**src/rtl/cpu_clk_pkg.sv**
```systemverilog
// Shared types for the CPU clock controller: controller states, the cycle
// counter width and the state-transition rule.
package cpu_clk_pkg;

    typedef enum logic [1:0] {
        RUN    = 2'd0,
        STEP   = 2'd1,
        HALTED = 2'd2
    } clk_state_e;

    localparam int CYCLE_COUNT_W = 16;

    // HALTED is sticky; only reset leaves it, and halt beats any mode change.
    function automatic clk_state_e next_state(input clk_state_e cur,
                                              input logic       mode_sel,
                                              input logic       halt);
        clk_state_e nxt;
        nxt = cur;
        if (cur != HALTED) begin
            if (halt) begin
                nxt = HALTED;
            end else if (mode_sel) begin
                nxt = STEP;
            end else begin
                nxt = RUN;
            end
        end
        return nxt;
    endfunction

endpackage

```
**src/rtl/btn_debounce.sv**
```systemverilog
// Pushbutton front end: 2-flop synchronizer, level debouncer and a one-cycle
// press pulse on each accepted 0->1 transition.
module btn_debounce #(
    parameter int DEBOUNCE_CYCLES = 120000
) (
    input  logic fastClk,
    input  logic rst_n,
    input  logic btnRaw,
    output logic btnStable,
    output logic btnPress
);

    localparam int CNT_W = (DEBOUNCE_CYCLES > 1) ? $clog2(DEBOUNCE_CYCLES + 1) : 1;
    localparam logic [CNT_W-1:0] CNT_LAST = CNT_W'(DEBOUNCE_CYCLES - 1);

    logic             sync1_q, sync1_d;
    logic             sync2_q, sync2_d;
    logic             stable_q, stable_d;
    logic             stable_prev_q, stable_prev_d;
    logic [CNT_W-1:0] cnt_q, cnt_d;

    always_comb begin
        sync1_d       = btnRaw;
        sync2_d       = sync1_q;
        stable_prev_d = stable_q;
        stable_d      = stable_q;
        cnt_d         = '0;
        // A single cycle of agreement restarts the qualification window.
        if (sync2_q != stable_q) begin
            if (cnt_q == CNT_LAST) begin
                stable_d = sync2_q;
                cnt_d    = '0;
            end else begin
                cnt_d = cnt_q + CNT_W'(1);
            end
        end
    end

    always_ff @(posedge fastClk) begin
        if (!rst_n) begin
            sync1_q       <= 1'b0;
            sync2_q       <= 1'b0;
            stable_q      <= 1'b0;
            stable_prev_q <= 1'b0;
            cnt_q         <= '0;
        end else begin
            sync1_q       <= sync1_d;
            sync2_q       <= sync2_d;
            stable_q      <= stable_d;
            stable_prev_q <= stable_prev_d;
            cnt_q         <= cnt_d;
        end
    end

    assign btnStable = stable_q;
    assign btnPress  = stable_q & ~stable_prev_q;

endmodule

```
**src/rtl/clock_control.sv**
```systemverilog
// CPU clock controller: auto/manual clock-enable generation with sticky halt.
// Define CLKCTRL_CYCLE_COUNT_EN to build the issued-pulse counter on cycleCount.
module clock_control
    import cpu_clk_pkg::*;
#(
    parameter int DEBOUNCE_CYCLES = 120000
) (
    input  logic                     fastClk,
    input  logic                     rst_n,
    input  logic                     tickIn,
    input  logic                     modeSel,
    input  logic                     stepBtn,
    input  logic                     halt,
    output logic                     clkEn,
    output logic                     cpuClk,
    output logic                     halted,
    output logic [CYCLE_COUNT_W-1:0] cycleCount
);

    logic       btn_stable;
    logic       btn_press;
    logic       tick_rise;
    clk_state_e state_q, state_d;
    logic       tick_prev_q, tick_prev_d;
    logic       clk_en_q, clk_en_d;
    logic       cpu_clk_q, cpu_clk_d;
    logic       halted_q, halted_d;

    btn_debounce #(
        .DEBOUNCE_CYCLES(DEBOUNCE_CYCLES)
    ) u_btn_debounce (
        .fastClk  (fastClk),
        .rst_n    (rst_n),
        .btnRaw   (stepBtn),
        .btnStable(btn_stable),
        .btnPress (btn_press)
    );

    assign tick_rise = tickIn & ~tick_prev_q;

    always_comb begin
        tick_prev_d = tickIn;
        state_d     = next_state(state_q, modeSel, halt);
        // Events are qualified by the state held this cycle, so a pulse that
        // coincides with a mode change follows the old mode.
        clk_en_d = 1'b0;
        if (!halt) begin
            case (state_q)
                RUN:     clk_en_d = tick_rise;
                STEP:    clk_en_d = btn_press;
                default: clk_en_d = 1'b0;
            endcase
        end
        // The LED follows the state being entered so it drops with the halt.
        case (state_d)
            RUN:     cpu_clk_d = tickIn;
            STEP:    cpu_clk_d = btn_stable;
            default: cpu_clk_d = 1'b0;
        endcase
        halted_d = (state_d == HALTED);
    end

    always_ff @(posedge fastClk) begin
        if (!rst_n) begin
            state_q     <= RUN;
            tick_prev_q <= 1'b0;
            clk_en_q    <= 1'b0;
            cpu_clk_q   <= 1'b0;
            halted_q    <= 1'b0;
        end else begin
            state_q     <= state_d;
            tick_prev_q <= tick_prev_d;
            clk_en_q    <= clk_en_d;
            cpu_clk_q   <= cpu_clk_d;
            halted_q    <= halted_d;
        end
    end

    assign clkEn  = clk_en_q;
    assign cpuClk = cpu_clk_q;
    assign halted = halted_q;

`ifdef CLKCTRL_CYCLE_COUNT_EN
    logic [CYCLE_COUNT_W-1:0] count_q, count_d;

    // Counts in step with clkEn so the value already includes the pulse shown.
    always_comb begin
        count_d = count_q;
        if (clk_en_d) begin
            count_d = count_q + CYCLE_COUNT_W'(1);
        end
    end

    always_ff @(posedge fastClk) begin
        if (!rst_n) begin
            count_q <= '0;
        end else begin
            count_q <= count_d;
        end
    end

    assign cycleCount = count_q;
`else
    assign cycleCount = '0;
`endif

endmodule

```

-=-=-

Which of the lines in the data contain the string "output"? Return each one.

## Result
    output logic btnStable,
    output logic btnPress
    output logic                     clkEn,
    output logic                     cpuClk,
    output logic                     halted,
    output logic [CYCLE_COUNT_W-1:0] cycleCount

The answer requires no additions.